Rex R. Perschbacher (c. 1946 – 2018) was the Daniel J. Dykstra Endowed Chair at UC Davis School of Law, where he presided as Dean from 1998 to 2008. In addition to his impressive career as a legal scholar, he was credited with leading "an intellectual renaissance" at the Law School and with spearheading the King Hall Expansion and Renovation, a $30 million effort to upgrade the Law School's Martin Luther King Jr. Hall.

Perschbacher taught at UC Davis from 1981 until 2016, with an emphasis on the areas of Civil Procedure, Professional Responsibility, and Clinical teaching. He received the law school's Distinguished Teaching Award in 1992, and a Special Citation Affirmative Action and Diversity Achievement Award in 2001.

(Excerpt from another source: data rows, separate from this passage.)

## src/rv_pkg.sv

```systemverilog
package rv_pkg;

    localparam int XLEN       = 64;
    localparam int REG_AW     = 5;
    localparam int NUM_REGS   = 1 << REG_AW;
    localparam int DMEM_AW    = 6;
    localparam int DMEM_WORDS = 1 << DMEM_AW;
    localparam int IMM_W      = 32;
    localparam int SHAMT_W    = $clog2(XLEN);

    typedef enum logic [3:0] {
        OP_ADD  = 4'd0,
        OP_SUB  = 4'd1,
        OP_AND  = 4'd2,
        OP_OR   = 4'd3,
        OP_XOR  = 4'd4,
        OP_SLL  = 4'd5,
        OP_SRL  = 4'd6,
        OP_SRA  = 4'd7,
        OP_SLT  = 4'd8,
        OP_ADDI = 4'd9,
        OP_LD   = 4'd10,
        OP_SD   = 4'd11
    } opcode_e;

    // decoded instruction as it enters the pipe.
    typedef struct packed {
        opcode_e                 op;
        logic [REG_AW-1:0]       rd;
        logic [REG_AW-1:0]       rs1;
        logic [REG_AW-1:0]       rs2;
        logic signed [IMM_W-1:0] imm;
    } instr_t;

    typedef struct packed {
        opcode_e                 op;
        logic [REG_AW-1:0]       rd;
        logic [REG_AW-1:0]       rs1;
        logic [REG_AW-1:0]       rs2;
        logic signed [IMM_W-1:0] imm;
        logic [XLEN-1:0]         rs1_val;
        logic [XLEN-1:0]         rs2_val;
        logic                    wr_en;   // writes a register other than x0.
    } idex_t;

    typedef struct packed {
        opcode_e           op;
        logic [REG_AW-1:0] rd;
        logic              wr_en;
        logic [XLEN-1:0]   result;      // alu result or memory byte address.
        logic [XLEN-1:0]   store_data;
    } exmem_t;

    typedef struct packed {
        logic [REG_AW-1:0] rd;
        logic              wr_en;
        logic [XLEN-1:0]   value;
    } retire_t;

endpackage
```

## src/id_stage.sv

```systemverilog
module id_stage (
    input  logic                    clk,
    input  logic                    rst_n,
    input  logic                    load_en,
    input  rv_pkg::instr_t          in_instr,
    input  logic [rv_pkg::XLEN-1:0] rf_rd1,
    input  logic [rv_pkg::XLEN-1:0] rf_rd2,
    output rv_pkg::idex_t           id_rec,
    output rv_pkg::instr_t          id_instr
);
    import rv_pkg::*;

    instr_t instr_n;
    instr_t instr_q;

    // addi and ld carry no rs2, clear it so no false hazard is seen.
    always_comb begin
        instr_n = in_instr;
        if (in_instr.op inside {OP_ADDI, OP_LD}) begin
            instr_n.rs2 = '0;
        end
    end

    always_ff @(posedge clk or negedge rst_n) begin
        if (!rst_n) begin
            instr_q <= '0;
        end else if (load_en) begin
            instr_q <= instr_n;
        end
    end

    assign id_instr = instr_q;  // addresses for the register file and hazard check.

    always_comb begin
        id_rec.op      = instr_q.op;
        id_rec.rd      = instr_q.rd;
        id_rec.rs1     = instr_q.rs1;
        id_rec.rs2     = instr_q.rs2;
        id_rec.imm     = instr_q.imm;
        id_rec.rs1_val = rf_rd1;
        id_rec.rs2_val = rf_rd2;
        id_rec.wr_en   = (instr_q.op != OP_SD) && (instr_q.rd != '0);  // x0 never written.
    end

endmodule

```

## config.mk

```make
export PLATFORM = sky130hd
export DESIGN_NAME = id_stage
export DESIGN_NICKNAME = d
export VERILOG_FILES = /design/src/rv_pkg.sv /design/src/id_stage.sv
export SDC_FILE = /design/constraint.sdc
export NUM_CORES = 1
export LEC_CHECK = 0
export ABC_CLOCK_PERIOD_IN_PS = 900
export BUFFER_PORTS_ARGS = -buffer_cell sky130_fd_sc_hd__buf_2
export CORE_AREA = 2 2 162 164
export CTS_CLUSTER_DIAMETER = 50
export DETAILED_ROUTE_END_ITERATION = 8
export DIE_AREA = 0 0 164 166
export PLACE_DENSITY = 0.49
export SYNTH_ARGS = -nofsm -noshare
export SYNTH_HDL_FRONTEND = slang
export SYNTH_SLANG_ARGS = --single-unit
```

## constraint.sdc

```tcl
create_clock -name clk -period 0.9 [get_ports clk]
set_input_delay 0.135 -clock clk [delete_from_list [all_inputs] [get_ports clk]]
set_output_delay 0.135 -clock clk [all_outputs]
set_load 0.03 [all_outputs]
```

# After elaboration in Yosys (flattened, before gate mapping)
# Index checks and enable logic that the tools add are counted.
[word_totals]
register_bits = 51
word_cells = 12
[classes]
n_eq_ne = 3
mux = 1
reduce_logical = 3
[op_table]
columns = ["operator", "n"]
rows = [
  ["$eq 4x4->1 const B", 2],
  ["$mux 5", 1],
  ["$reduce_bool 5->1", 1],
  ["$ne 4x4->1 const B", 1],
  ["$reduce_bool 2->1", 1],
  ["$logic_and 1x1->1", 1],
]

# Logic depth before layout (Yosys ltp)
[logic_depth]
depth_word = 3
mapped_depth = 4
mapped_depth_nobuf = 2

# Worst setup path before layout
# No wires, ideal clock.
[synth_path]
path_type = "register -> output"
startpoint = "reg instr_q, in the netlist id_instr[49]"
endpoint = "out id_rec[0] (netlist bit)"
arrival_time_ns = 1.232
t_required_ns = 0.765
slack_ns = -0.467
stages_incl_launch_ff = 3
n_path_buf = 0
path_cell_list = "dfrtp_1 -> and4b_1 -> a21oi_1"
[synth_rtl]
columns = ["item", "line", "text"]
rows = [
  ["start: declaration", "id_stage.sv:14", "instr_t instr_q;"],
  ["start signal: assignment", "id_stage.sv:28", "instr_q <= instr_n;"],
  ["end: declaration", "id_stage.sv:8", "output rv_pkg::idex_t id_rec,"],
]

==> results.py <==
metrics = {
    "power": {
        "p_seq_share_pct": 36.2,
        "switching_power_mw": 2.75,
        "p_int_mw": 5.11,
        "p_leak_nw": 2.07,
        "vdd_drop_max_mv": 0.665,
        "clockPowerShare_pct": 25.9,
        "swShare_pct": 35.0,
        "p_comb_share_pct": 37.9,
        "p_per_area_mw_per_mm2": 1750,
    },
    "yosys": {
        "synth_xor_area_share_pct": 0.248,
        "synthSimpleGateAreaFrac_pct": 0.814,
        "yosys-top-cells-area": "buf_4 38%, dfrtp_1 36%, mux2_4 19%, buf_12 2.8%, mux2i_1 1.4%",
        "synth_compound_area_share_pct": 0.849,
        "synth_area_mm2": 0.00354,
        "synth_warnings": 0,
        "synth_top_family_by_area": "buffers and inverters",
        "syn-num-nets": 480,
        "synthMuxAreaShare_pct": 20.8,
        "synthAdderAreaFrac_pct": 0,
        "synth_cell_types": 13,
        "synth_cells": 298,
        "avgSynthCellArea_um2": 11.9,
        "async_flop_share_pct": 100,
        "ys_ff_latch": 51,
        "yosysTopAreaCell": "buf_4",
        "synth_commonest_cells": "179 x buf_4, 51 x dfrtp_1, 45 x mux2_4",
        "synth_edf_count": 0,
        "synth_top_area_share_pct": 38.0,
        "yosys.cell_count.top_type": "buf_4",
        "yosysSeqAreaShare_pct": 36.1,
        "ys.flop_type": "dfrtp_1",
    },
    "route": {
        "vias_per_cell": 2.97,
        "wl_per_cell_um": 12.6,
        "drc": 0,
        "detail_route.wirelength_mm": 8.06,
        "ant_nets": 0,
        "dr.pass1.iters": 4,
        "drt_iter0_drc": 31,
        "num_vias": 1902,
    },
    "worst_setup_path": {
        "crit_path_end_kind": "output port",
        "cp_top_family": "flip-flops",
        "max_stage_delay_ns": 0.41,
        "crit_path_max_fanout": 2,
        "crit_slowest_cell": "dfrtp_2",
        "setup.worst_path.class": "register to output port",
        "rrSetupSlack_ns": -0.11,
        "crit_buf_inv": 1,
        "worstPathCellList": "and4b_1, a21oi_4, buf_6",
        "critical_path_required_ns": 0.76,
        "start_kind": "register",
        "worstPathArrival_ns": 1.20,
    },
    "placement": {
        "hpwl_mm": 5.85,
        "port_buffers": 156,
        "dpl_cell_area_mm2": 0.00351,
        "dp_cells": 620,
        "gp_congestion": 0.634,
    },
    "sta": {
        "rsz0062_at_grt": "yes",
        "fin_crit_ns": 1.34,
        "whs_ns": 0.0529,
        "fin_ws_ns": -0.438,
        "slew_viol_final": 0,
        "period_share_pct": 149,
        "hold_violations": 0,
        "fmax_ghz": 0.747,
        "clock_skew_ns": 0,
        "slew_headroom_pct": 74.9,
        "finalSetupViolations": 123,
        "tightest_slew_ns": 0.376,
        "fin_tns_setup_ns": -14.71,
    },
    "clock_network": {
        "cts_tree": "yes",
        "cts.sink_count": 51,
        "cts_root_buf": "clkbuf_16",
        "numCtsBuffers": 5,
        "cts_buffer_depth": 2,
        "clk_pin_slew_worst_paths_ns": 0.08,
        "htree_levels": 2,
        "insertion_delay_ns": 0.30,
    },
    "floorplan": {
        "start_util_pct": 13.8,
        "die_height_um": 166,
        "die_w_um": 164,
        "coreArea_mm2": 0.0256,
        "boundaryPins": 413,
        "num_rows": 59,
        "dieArea_mm2": 0.0272,
    },
    "final_layout": {
        "syn_to_final_growth_pct": 27.1,
        "drive_gt1_share_pct": 94.1,
        "fin_cells": 641,
        "ff_latch_area_mm2": 0.00133,
        "fillers": 2807,
        "largest_reg_flops": 51,
        "multi_input_area_um2": 830,
        "num_antenna_cells": 0,
        "final_nets": 487,
        "fin_area_mm2": 0.00449,
    },
    "global_route": {
        "grt_use_total_pct": 5.69,
        "grt_pass1_wl_mm": 11.5,
        "antenna_found_initial": 0,
        "grt_pass1_vias": 2046,
        "overflow": 0,
        "grt_max_degree": 30,
    },
    "job": {
        "cap_violations": 0,
    },
    "worst_hold_path": {
        "hp-class": "input pin to register",
    },
    "run_status": {
        "violations": "negative setup slack",
        "status": "finished with violations",
    },
}
[metal layers]
metal	vias to the layer above	global-route usage [%]	share of wire [%]
met2	194	9.65	48
met1	852	5.00	32
met5	-	0	0
met4	0	4.23	6.2
met3	64	3.15	14
li1	792	-	-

He received an A.B. in philosophy from Stanford University in 1968 and a J.D. from UC Berkeley School of Law in 1972, where he was Articles Editor for the California Law Review and elected to the Order of the Coif. Perschbacher served as law clerk to Alfonso J. Zirpoli of the United States District Court for the Northern District of California. He entered private practice with Heller, Ehrman, White & McAuliffe in San Francisco before teaching at UC Berkeley, the University of Texas, Santa Clara University, and the University of San Diego law schools. He published articles in the areas of civil procedure, professional responsibility and lawyers' negotiations, and was co-author of United States Legal System: An Introduction (1st and 2d eds.); Cases and Materials on Civil Procedure (1-5th eds.); California Civil Procedure; California Legal Ethics (1-6th eds.) and Problems in Legal Ethics (3-8th eds.). He served on the board of directors of the Legal Services of Northern California and on the Governing Committee on Continuing Education of the Bar from 2000 to 2003.